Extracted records
------------------------------------------------------------------------

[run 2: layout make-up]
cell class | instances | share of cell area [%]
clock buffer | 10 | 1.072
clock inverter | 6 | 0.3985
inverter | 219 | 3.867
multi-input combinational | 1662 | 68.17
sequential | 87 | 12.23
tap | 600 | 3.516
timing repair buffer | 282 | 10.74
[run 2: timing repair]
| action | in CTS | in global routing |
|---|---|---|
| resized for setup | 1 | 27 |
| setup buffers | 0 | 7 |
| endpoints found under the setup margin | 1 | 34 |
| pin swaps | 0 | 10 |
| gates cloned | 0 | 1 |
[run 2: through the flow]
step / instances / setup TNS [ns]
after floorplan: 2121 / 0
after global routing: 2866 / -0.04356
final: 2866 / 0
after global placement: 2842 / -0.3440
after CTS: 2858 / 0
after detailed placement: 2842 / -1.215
This design comes from an exercise in tuning for small area on the open sky130 flow, not from production work. Function was checked by simulation only, so behaviour that the tests miss may differ from the original.

==> inputs of run H <==
==> flow/design.v (excerpt) <==
module tetris(
    input wire        board_clk,
    input wire        rst,
    input wire        btn_rotate,
    input wire        btn_left,
    input wire        btn_right,
    input wire        btn_down,
    input wire        sw_pause,
    input wire        btn_rst,
    input wire        sw_drop,
    output wire [7:0] rgb,
    output wire       hsync,
    output wire       vsync,
    output wire [7:0] seg,
    output wire [3:0] an
    );
==> flow/config.mk <==
export PLATFORM = sky130hd
export DESIGN_NAME = tetris
export DESIGN_NICKNAME = tetris
export VERILOG_FILES = /design/flow/design.v
export SDC_FILE = /design/flow/constraint.sdc
export NUM_CORES = 4
export LEC_CHECK = 0
export ABC_AREA = 1
export CAP_MARGIN = 20
export CORE_MARGIN = 2
export CORE_UTILIZATION = 55
export PLACE_DENSITY = 0.65
export SLEW_MARGIN = 20
==> flow/constraint.sdc <==
create_clock -name core_clock -period 20.0 [get_ports {board_clk}]
set_input_delay 4.0000 -clock core_clock [delete_from_list [all_inputs] [get_ports {board_clk}]]
set_output_delay 4.0000 -clock core_clock [all_outputs]
set_load 0.01 [all_outputs]
standard.sh (not shown) runs the stock make flow with config.mk's settings and CLKGATE_MAP_FILE= SYNTH_SCRIPT=/design/flow/synth_recipe.tcl, a recipe that flattens the netlist after the stock synthesis.
==> flow/flow/run.sh <==
#!/bin/bash
# Layout flow: the standard ORFS flow (standard.sh) with two changes:
#  - synthesis maps the logic with the ABC script in flow/abc_area.script
#    (area-oriented mapping) in place of ORFS's abc_area.script; every other
#    ORFS script is used unchanged, through a folder of links to ORFS's
#    scripts folder;
#  - clock tree synthesis runs without dummy loads.
# Each step's full output goes to its own log file in this folder.
set -euo pipefail
here=$(pwd)
mkdir -p "$here/scripts_abc"
for f in "$FLOW_HOME"/scripts/*; do
    ln -sfn "$f" "$here/scripts_abc/$(basename "$f")"
done
rm -f "$here/scripts_abc/abc_area.script"
cp "$here/flow/abc_area.script" "$here/scripts_abc/abc_area.script"
cts="CTS_ARGS=-sink_clustering_enable -repair_clock_nets -dont_use_dummy_load"
bash standard.sh SCRIPTS_DIR="$here/scripts_abc" "$cts" synth > "$here/synth.log" 2>&1
bash standard.sh SCRIPTS_DIR="$here/scripts_abc" "$cts" finish > "$here/layout.log" 2>&1
==> flow/flow/abc_area.script <==
&get -n
&st
&deepsyn -T 30
&dch
&nf -R 1000
&put
==> run M: changes against run H <==
==> flow/flow/run.sh (replaced) <==
#!/bin/bash
# Layout flow: the standard ORFS flow (standard.sh), with these changes:
#  - synthesis maps the logic with the ABC script in flow/abc_area.script
#    (area-oriented mapping) in place of ORFS's abc_area.script; every other
#    ORFS script is used unchanged, through a folder of links to ORFS's
#    scripts folder;
#  - synthesis leaves adders to ABC (no ADDER_MAP_FILE half/full-adder
#    mapping), so ABC maps all the logic;
#  - clock tree synthesis runs without dummy loads;
#  - the port buffers are buf_1 cells.
# Each step's full output goes to its own log file in this folder.
set -euo pipefail
here=$(pwd)
mkdir -p "$here/scripts_abc"
for f in "$FLOW_HOME"/scripts/*; do
    ln -sfn "$f" "$here/scripts_abc/$(basename "$f")"
done
rm -f "$here/scripts_abc/abc_area.script"
cp "$here/flow/abc_area.script" "$here/scripts_abc/abc_area.script"
cts="CTS_ARGS=-sink_clustering_enable -repair_clock_nets -dont_use_dummy_load"
bufs="BUFFER_PORTS_ARGS=-buffer_cell sky130_fd_sc_hd__buf_1"
adders="ADDER_MAP_FILE="
bash standard.sh SCRIPTS_DIR="$here/scripts_abc" "$cts" "$bufs" "$adders" synth > "$here/synth.log" 2>&1
bash standard.sh SCRIPTS_DIR="$here/scripts_abc" "$cts" "$bufs" "$adders" finish > "$here/layout.log" 2>&1
==> flow/flow/abc_area.script (replaced) <==
&get -n
&st
&deepsyn -T 120
&dch -f
&nf -R 1000 -p -C 32 -F 8 -A 4 -E 50
&put
==> flow_summary.ini <==
[layout]
final_cell_area_um2 = 19500
final.fill_count = 2669

[worst_setup_path]
required_ps = 20420
cp_num_cells = 22

[yosys]
netlist_area_um2 = 17400
syn_nets = 2088
netlist_top_cells_area = dfxtp_1 (39%), a222oi_1 (10%), a22oi_1 (5.5%)

[sta]
fin_ws_ps = 10630
clock_skew_ps = 29.4

[status]
status = timing/DRC/antenna clean

[hold_path]
hold_end = rnd_.random[0]$_SDFF_PP1_

[grt]
use_met1_pct = 66.4

[placement]
dp.cells = 2571

[floorplanning]
fp.dieH_um = 182
the above is filed under run M

==> flow_summary.ini <==
[floorplanning]
fp.dieH_um = 192

[layout]
final.fill_count = 2947

[placement]
dp.cells = 2875

[yosys]
netlist_top_cells_area = dfxtp_1 (35%), a22oi_1 (8.3%), o21ai_0 (6.9%)
syn_nets = 2444

[status]
status = timing/DRC/antenna clean

[worst_setup_path]
cp_num_cells = 26
required_ps = 20490

[hold_path]
hold_end = deb_.debounced_prev[4]$_SDFF_PP0_
the above is filed under run H

[re-timing with driven ports]
No port has a modelled driver above. Below, the same layouts with a new extraction and two added sets of constraints. Step 1 sets driving cells, clkbuf_16 on the clock port and buf_2 on the other inputs (assumed; they add their load-dependent delay and slew). Step 2 moves the port delays by t, midway between the first and last clock arrival at a register: inputs arrive t later, outputs are due t later. That takes back most of the time a late clock gives input paths. Slacks: no drivers / after step 1 / after step 2; pairs: no drivers / after step 1.
run | shift t [ns] | setup slack, ns | worst hold slack (ns) | worst setup path at the end | worst slew at a driven data input, ns
run H | 0.610 | 10.812 / 10.812 / 10.812 | 0.453 / 0.453 / 0.453 | register to register | 0.04
run M | 0.586 | 10.632 / 10.632 / 10.632 | 0.417 / 0.417 / 0.417 | register to register | 0.05
After both steps every run listed still meets setup and hold.
Background: an optimization exercise with open tools, aiming at small area. Do not read the settings as production practice.
In this exercise RTL edits were held to simulation tests only and were not proved equivalent to the original.
Power figures rest on the tool's default switching activity, not on a simulated workload.

## ALUUnit
module ALUUnit(clock, ALUOp, funct, a, b, result, zero, carryOut);
clock: 5.0 ns
lec_check: 0
cap_margin: 20
core_margin: 2
core_utilization: 40
slew_margin: 20
standard.sh (not shown) runs the stock make flow with config.mk's settings and CLKGATE_MAP_FILE= SYNTH_SCRIPT=/design/flow/synth_recipe.tcl, a recipe that flattens the netlist after the stock synthesis.
==> flow/flow/run.sh <==
#!/bin/bash
# Standard ORFS layout with three changes: the combinational logic of the
# standard synthesis is re-mapped by ABC for area (registers untouched),
# the port buffers use the smallest buffer, and CTS builds its tree from
# clkbuf_4 without dummy loads.
set -euo pipefail
export BUFFER_PORTS_ARGS="-buffer_cell sky130_fd_sc_hd__buf_1"
export CTS_ARGS="-sink_clustering_enable -repair_clock_nets -dont_use_dummy_load -buf_list sky130_fd_sc_hd__clkbuf_4"
R=orfs/results/${FLOW_PLATFORM}/ALUUnit/base
bash standard.sh synth > standard_synth.log 2>&1
cp $R/1_2_yosys.v $R/1_2_yosys_std.v
LIB=$FLOW_HOME/platforms/sky130hd/lib/sky130_fd_sc_hd__tt_025C_1v80.lib
DU=""
for c in $(grep -oE "cell *\( *\"?sky130_fd_sc_hd__(lpflow|probe)[a-z0-9_]*" $LIB | grep -oE "sky130_fd_sc_hd__\w+"); do DU="$DU -dont_use $c"; done
YOSYS=${YOSYS_EXE:-yosys}
$YOSYS -p "read_liberty -ignore_miss_func $LIB; \
  setattr -mod -set blackbox 1 sky130_fd_sc_hd__dfxtp_1 sky130_fd_sc_hd__edfxtp_1 sky130_fd_sc_hd__ha_1 sky130_fd_sc_hd__fa_1 sky130_fd_sc_hd__conb_1; \
  read_verilog $R/1_2_yosys_std.v; hierarchy -top $FLOW_TOP; flatten; opt -purge; \
  abc -liberty $LIB -script $PWD/flow/remap.abc $DU; \
  opt_clean -purge; rename -hide w:*.*; stat -liberty $LIB; \
  write_verilog -noattr -nohex -nodec $R/1_2_yosys.v" > remap.log 2>&1
rm -f $R/1_synth.odb $R/1_synth.sdc
bash standard.sh finish > standard_finish.log 2>&1
==> flow/flow/remap.abc <==
&get -n
&st
&deepsyn -T 20
&dch -f
&nf -R 100 -p
&put
The baseline ran to the end with violations: setup timing.
Change:
==> flow/flow/remap.abc (replaced) <==
&get -n
&st
&syn2
&dch -f
&nf -R 30 -p
&put
What happened:
- This time the run ran to the end with no violations
- sequential power hardly moves
- synthesized cell count rose by about 13%
- non-clock buffer count fell by 51
- synthesized area rose by about 4%
- cell count fell by 1.3%
- total power fell by 6.7%
- wire length fell by about 0.9%
- setup slack is better by 2.1 ns
- maximum frequency rose by 47%
- register-to-register slack hardly moves
Change:
==> flow/run.sh (new file) <==
#!/bin/bash
# synth_recipe.tcl (not shown) runs the flow's synth.tcl, then flattens the netlist and writes it again
# the make line also repeats each setting of config.mk as NAME=value (left out here)
make -C /OpenROAD-flow-scripts/flow DESIGN_CONFIG=/design/flow/config.mk WORK_HOME=/design/flow/orfs CLKGATE_MAP_FILE= SYNTH_SCRIPT=/design/flow/synth_recipe.tcl finish
Settings changed: ABC_AREA set to 1.
removed: flow/flow/run.sh
removed: flow/flow/remap.abc
removed: flow/standard.sh
Effect:
- register-to-register slack is better by 0.05 ns
- total power went up by about 30%
- area after synthesis came out higher by 14%
- non-clock buffer count went down by 5
- maximum frequency climbs by 9.7%
- combinational power increases by 36%
- flip-flop and latch count stays the same
- sequential share of layout area shrinks by 7.3 points
- design area is higher by about 30%
- critical path depth increases by 3
- global-route usage fell by 1.1 points
Change:
==> flow/flow/run.sh (new file) <==
#!/bin/bash
# Standard ORFS layout with three changes: the combinational logic of the
# standard synthesis is re-mapped by ABC for area (registers untouched),
# the port buffers use the smallest buffer, and CTS builds its tree from
# clkbuf_4 without dummy loads.
set -euo pipefail
export BUFFER_PORTS_ARGS="-buffer_cell sky130_fd_sc_hd__buf_1"
export CTS_ARGS="-sink_clustering_enable -repair_clock_nets -dont_use_dummy_load -buf_list sky130_fd_sc_hd__clkbuf_4"
R=orfs/results/${FLOW_PLATFORM}/ALUUnit/base
bash standard.sh synth > standard_synth.log 2>&1
cp $R/1_2_yosys.v $R/1_2_yosys_std.v
LIB=$FLOW_HOME/platforms/sky130hd/lib/sky130_fd_sc_hd__tt_025C_1v80.lib
DU=""
for c in $(grep -oE "cell *\( *\"?sky130_fd_sc_hd__(lpflow|probe)[a-z0-9_]*" $LIB | grep -oE "sky130_fd_sc_hd__\w+"); do DU="$DU -dont_use $c"; done
YOSYS=${YOSYS_EXE:-yosys}
$YOSYS -p "read_liberty -ignore_miss_func $LIB; \
  setattr -mod -set blackbox 1 sky130_fd_sc_hd__dfxtp_1 sky130_fd_sc_hd__edfxtp_1 sky130_fd_sc_hd__ha_1 sky130_fd_sc_hd__fa_1 sky130_fd_sc_hd__conb_1; \
  read_verilog $R/1_2_yosys_std.v; hierarchy -top $FLOW_TOP; flatten; opt -purge; \
  abc -liberty $LIB -script $PWD/flow/remap.abc $DU; \
  opt_clean -purge; rename -hide w:*.*; stat -liberty $LIB; \
  write_verilog -noattr -nohex -nodec $R/1_2_yosys.v" > remap.log 2>&1
rm -f $R/1_synth.odb $R/1_synth.sdc
bash standard.sh finish > standard_finish.log 2>&1
==> flow/flow/remap.abc (new file) <==
&get -n
&st
&dch
&nf -R 100
&put
==> flow/standard.sh (new file) <==
#!/bin/bash
# synth_recipe.tcl (not shown) runs the flow's synth.tcl, then flattens the netlist and writes it again
# the make line also repeats each setting of config.mk as NAME=value (left out here)
make -C /OpenROAD-flow-scripts/flow DESIGN_CONFIG=/design/flow/config.mk WORK_HOME=/design/flow/orfs CLKGATE_MAP_FILE= SYNTH_SCRIPT=/design/flow/synth_recipe.tcl "${@:-finish}"
Settings changed: ABC_AREA 1 to unset.
removed: flow/run.sh
Effect: Maximum frequency decreases by roughly a tenth. Clock-buffer cell count decreases by 4. Register-to-register slack stays flat. Design area decreases by about a fifth. Core utilization decreases by 5.2 points. Power decreases by about a fifth. Worst setup slack got worse by 0.52 ns. Critical path depth does not change. Non-clock buffer count increases by 4. Via count decreases by roughly a tenth. Die area decreases by roughly a tenth.
Change:
==> flow/flow/run.sh (replaced) <==
#!/bin/bash
set -euo pipefail
export BUFFER_PORTS_ARGS="-buffer_cell sky130_fd_sc_hd__buf_1"
export CTS_ARGS="-repair_clock_nets -dont_use_dummy_load -buf_list sky130_fd_sc_hd__clkbuf_8"
bash standard.sh finish > standard_flow.log 2>&1
removed: flow/flow/remap.abc
Result: Flip-flop and latch count is unchanged; synthesized cell count climbs by 7.3%; global-route usage went up by 0.73 points; final area is higher by 2.9%.

* * *

## juniper
Another version of the RTL of ALUUnit (not shown whole).
Size: roughly 310 cells after synthesis, about 110 I/O pins, about 0.0031 mm^2 of cells after synthesis.
Settings: LEC_CHECK=0, CAP_MARGIN=20, CORE_MARGIN=2, CORE_UTILIZATION=40, SLEW_MARGIN=20; clock period 5.0 ns.
==> flow/flow/run.sh <==
#!/bin/bash
# Standard ORFS layout with three changes: synthesis maps the logic with
# an area-oriented ABC script (flow/synth.abc) in place of ORFS's speed
# script (the registers come out as in the standard synthesis), the port
# buffers use the smallest buffer, and CTS builds its tree from clkbuf_4
# without dummy loads.
set -euo pipefail
export BUFFER_PORTS_ARGS="-buffer_cell sky130_fd_sc_hd__buf_1"
export CTS_ARGS="-sink_clustering_enable -repair_clock_nets -dont_use_dummy_load -buf_list sky130_fd_sc_hd__clkbuf_4"
export MY_ABC_SCRIPT=$PWD/flow/synth.abc
# synth_recipe.tcl with ORFS's ABC script swapped for flow/synth.abc
{
  head -n 1 synth_recipe.tcl
  cat flow/abc_override.tcl
  tail -n +2 synth_recipe.tcl
} > my_synth.tcl
sed -e "s#$PWD/synth_recipe.tcl#$PWD/my_synth.tcl#g" standard.sh > my_standard.sh
grep -q my_synth.tcl my_standard.sh
bash my_standard.sh finish > standard_flow.log 2>&1
==> flow/flow/abc_override.tcl <==
proc abc {args} {
  set i [lsearch -exact $args -script]
  if { $i >= 0 } { lset args [expr {$i + 1}] $::env(MY_ABC_SCRIPT) }
  yosys abc {*}$args
}
==> flow/flow/synth.abc <==
&get -n
&st
&dch 
&nf -R 1000 -p -E 100
&put
juniper: no failed stages, no open violations at the end
Inputs modified between juniper and quartz:
==> flow/flow/synth.abc <==
&get -n
&st
&syn2
&dch
&nf -R 0 -p -E 100
&put
[summary]
- Against juniper, quartz comes in 3.1% higher on number of core rows.
- Count of endpoints failing hold in the final timing report came out exactly the same in juniper and quartz.
- Summary of quartz over juniper: sequential share of layout area saw a decrease, worst setup slack +0.016 ns, gate count of the mapped netlist up 37, part of the power in the clock network up 1.1 points, combinational power share saw an increase.
- Against juniper as the reference, quartz delivers a lower logic depth of the worst path, buffers included.
- Design area deteriorates in quartz relative to juniper.
- Row number of filler cells placed in the layout: quartz higher / juniper lower
diff inputs: quartz => lagoon
-- flow/flow/run.sh --
<<< quartz, line 9
export CTS_ARGS="-sink_clustering_enable -repair_clock_nets -dont_use_dummy_load -buf_list sky130_fd_sc_hd__clkbuf_4"
export MY_ABC_SCRIPT=$PWD/flow/synth.abc
>>> lagoon, line 9
export CTS_ARGS="-sink_clustering_enable -repair_clock_nets -dont_use_dummy_load -buf_list sky130_fd_sc_hd__clkbuf_4"
export RECOVER_POWER=100
export MY_ABC_SCRIPT=$PWD/flow/synth.abc
==> flow/flow/synth.abc <==
&get -n
&st
&dch
&nf -R 0 -p -E 100
&put
Notes after the runs:
Between quartz and lagoon, transition at the pin with the smallest max-transition slack increased.
On proportion of cell area spent on the clock network, quartz and lagoon are basically level.
Going from quartz to lagoon, cell count shrank by a few percent.
quartz has higher clock share of power than lagoon.
Going from quartz to lagoon, share of post-route cells with drive strength above 1 shows a reduction of 0.38 points; total of fill cells in the finished design -4.2%; setup slack after layout picked up an extra 0.42 ns; reported net switching power shrank by 8.3 uW; sequential power rose 4.0%.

------------------------------------------------------------------------

About this exercise
Find the lines above that hold "switching", then copy each of them.

Expected answer
Power figures rest on the tool's default switching activity, not on a simulated workload.
Going from quartz to lagoon, share of post-route cells with drive strength above 1 shows a reduction of 0.38 points; total of fill cells in the finished design -4.2%; setup slack after layout picked up an extra 0.42 ns; reported net switching power shrank by 8.3 uW; sequential power rose 4.0%.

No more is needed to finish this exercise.